━━ Given records ━━

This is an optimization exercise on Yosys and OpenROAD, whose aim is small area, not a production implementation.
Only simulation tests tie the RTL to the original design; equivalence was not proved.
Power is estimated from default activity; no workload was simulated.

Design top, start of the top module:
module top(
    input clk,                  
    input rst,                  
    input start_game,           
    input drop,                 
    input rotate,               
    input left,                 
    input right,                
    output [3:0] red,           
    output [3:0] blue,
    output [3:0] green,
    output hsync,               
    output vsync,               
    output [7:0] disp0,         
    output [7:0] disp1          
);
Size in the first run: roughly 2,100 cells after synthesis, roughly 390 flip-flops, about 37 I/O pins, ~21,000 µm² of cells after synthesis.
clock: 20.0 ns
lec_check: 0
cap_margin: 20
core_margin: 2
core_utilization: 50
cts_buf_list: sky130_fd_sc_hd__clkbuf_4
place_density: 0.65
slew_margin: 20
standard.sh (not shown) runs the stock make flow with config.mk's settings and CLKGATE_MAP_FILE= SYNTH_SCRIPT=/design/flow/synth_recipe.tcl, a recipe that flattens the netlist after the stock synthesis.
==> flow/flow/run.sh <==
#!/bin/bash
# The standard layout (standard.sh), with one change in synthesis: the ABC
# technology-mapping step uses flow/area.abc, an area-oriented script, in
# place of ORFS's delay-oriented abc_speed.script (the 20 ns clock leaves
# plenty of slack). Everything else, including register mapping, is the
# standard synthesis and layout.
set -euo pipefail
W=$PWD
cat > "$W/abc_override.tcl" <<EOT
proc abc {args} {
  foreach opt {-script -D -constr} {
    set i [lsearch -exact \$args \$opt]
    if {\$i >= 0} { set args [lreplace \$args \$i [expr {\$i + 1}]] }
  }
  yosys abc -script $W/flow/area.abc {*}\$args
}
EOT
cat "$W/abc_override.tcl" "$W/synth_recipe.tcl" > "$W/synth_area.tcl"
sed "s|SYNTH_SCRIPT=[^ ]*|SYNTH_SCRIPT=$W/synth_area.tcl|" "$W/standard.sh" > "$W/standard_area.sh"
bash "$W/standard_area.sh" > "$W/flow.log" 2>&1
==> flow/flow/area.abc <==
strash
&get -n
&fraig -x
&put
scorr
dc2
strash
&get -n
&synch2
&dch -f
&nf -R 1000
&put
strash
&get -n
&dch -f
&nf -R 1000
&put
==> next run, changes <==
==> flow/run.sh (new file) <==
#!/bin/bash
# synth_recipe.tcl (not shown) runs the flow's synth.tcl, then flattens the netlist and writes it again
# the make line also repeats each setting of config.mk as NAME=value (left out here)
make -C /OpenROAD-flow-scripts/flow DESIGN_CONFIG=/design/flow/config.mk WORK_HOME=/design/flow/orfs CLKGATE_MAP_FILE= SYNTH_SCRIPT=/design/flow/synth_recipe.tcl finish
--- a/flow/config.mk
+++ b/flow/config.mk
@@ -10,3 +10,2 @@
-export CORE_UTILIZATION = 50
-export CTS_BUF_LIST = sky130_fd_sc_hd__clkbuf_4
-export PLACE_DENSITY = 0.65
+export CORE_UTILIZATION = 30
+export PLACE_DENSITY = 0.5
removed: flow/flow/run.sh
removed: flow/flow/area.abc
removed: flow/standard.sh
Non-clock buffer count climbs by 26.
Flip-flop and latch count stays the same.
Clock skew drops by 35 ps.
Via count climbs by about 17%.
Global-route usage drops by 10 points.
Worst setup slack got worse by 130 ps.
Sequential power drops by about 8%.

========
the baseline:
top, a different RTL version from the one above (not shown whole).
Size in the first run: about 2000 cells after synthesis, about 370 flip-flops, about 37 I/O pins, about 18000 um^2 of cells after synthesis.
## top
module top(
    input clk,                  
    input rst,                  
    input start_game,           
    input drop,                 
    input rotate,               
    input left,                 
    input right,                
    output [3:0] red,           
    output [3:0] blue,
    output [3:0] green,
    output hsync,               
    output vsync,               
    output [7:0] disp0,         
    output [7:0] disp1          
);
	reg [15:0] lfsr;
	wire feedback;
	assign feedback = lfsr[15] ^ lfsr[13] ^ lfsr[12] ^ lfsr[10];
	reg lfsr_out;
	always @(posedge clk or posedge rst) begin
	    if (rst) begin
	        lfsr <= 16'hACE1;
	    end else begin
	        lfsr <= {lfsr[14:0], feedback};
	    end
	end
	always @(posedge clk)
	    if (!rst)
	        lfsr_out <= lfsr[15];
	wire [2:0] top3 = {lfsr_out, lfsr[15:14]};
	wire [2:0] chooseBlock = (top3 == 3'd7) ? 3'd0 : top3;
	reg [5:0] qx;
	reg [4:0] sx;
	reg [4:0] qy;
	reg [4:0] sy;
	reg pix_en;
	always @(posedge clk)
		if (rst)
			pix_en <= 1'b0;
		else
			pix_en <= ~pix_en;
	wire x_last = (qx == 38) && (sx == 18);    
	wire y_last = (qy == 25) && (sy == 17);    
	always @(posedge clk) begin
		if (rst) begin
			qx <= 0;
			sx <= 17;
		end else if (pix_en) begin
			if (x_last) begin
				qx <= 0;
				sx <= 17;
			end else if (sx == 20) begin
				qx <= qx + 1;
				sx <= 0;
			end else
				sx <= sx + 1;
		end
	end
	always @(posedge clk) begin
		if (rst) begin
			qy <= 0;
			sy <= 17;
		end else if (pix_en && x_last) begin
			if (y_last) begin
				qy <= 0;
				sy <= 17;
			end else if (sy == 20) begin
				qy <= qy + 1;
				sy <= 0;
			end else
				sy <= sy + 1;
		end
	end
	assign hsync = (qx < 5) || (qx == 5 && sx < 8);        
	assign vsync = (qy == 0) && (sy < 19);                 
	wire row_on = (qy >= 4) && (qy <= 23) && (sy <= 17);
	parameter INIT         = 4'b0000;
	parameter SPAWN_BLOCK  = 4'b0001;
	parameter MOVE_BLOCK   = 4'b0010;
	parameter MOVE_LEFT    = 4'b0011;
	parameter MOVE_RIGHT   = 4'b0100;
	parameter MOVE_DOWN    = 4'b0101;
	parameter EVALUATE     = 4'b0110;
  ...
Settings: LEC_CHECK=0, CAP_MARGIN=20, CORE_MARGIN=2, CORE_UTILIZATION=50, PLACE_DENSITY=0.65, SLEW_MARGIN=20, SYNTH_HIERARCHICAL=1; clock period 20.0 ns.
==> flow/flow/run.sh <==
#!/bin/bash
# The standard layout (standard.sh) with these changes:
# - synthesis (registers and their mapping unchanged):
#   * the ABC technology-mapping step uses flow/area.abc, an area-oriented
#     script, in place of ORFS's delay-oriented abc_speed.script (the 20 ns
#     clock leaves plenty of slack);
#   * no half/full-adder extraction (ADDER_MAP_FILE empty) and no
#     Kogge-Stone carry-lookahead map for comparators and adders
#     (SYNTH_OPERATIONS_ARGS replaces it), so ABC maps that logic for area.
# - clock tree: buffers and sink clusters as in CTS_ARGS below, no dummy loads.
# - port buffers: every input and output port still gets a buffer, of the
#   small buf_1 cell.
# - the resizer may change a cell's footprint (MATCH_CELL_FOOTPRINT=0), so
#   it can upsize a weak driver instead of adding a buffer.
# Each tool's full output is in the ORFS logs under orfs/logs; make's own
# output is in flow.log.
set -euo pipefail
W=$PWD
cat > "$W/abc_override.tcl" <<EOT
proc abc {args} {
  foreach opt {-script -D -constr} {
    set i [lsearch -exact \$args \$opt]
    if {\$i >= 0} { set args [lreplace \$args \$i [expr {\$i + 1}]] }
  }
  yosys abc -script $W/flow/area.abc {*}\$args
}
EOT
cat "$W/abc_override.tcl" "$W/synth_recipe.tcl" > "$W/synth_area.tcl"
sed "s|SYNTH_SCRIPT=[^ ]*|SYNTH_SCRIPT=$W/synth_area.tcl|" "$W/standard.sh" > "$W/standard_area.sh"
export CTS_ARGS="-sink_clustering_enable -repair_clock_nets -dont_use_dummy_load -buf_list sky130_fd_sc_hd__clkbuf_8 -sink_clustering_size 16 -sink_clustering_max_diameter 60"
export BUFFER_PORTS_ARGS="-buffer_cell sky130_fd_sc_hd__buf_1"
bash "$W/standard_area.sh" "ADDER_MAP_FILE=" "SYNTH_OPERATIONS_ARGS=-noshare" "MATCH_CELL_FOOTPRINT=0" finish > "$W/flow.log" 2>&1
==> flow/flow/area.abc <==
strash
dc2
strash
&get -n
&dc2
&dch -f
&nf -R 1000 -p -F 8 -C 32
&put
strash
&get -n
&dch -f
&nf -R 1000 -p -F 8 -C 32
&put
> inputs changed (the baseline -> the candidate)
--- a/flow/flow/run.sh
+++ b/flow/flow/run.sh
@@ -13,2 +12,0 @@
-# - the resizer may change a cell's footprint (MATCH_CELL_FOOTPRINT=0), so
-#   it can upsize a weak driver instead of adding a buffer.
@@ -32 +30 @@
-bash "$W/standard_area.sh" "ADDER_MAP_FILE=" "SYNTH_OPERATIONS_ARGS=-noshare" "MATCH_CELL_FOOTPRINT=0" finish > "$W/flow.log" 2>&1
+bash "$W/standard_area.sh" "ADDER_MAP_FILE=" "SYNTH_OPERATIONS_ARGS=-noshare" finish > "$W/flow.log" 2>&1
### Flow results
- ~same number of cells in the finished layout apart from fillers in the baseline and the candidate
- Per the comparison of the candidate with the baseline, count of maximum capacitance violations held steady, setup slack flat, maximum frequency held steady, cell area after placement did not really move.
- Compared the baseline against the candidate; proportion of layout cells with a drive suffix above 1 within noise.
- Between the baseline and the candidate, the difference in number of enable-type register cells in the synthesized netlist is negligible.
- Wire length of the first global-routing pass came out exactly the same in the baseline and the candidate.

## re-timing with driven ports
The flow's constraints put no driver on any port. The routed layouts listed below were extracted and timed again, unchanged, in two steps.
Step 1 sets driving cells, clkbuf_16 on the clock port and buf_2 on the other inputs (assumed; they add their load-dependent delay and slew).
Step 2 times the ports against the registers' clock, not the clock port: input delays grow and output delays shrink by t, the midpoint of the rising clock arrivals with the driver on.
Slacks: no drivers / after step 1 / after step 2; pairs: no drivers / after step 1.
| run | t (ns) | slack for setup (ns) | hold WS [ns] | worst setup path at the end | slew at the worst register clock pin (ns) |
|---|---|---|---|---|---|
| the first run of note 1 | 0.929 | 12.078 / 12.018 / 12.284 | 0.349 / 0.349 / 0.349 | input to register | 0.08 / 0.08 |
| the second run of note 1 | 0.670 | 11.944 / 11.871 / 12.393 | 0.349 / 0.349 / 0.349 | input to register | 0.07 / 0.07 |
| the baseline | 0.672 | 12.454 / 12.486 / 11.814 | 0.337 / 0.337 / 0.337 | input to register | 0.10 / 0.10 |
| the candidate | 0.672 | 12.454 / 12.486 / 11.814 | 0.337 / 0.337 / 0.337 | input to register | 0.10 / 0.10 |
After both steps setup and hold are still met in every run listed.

━━━

Go line by line through the records above and copy each one containing "adding".

| Answer |
#   it can upsize a weak driver instead of adding a buffer.
-#   it can upsize a weak driver instead of adding a buffer.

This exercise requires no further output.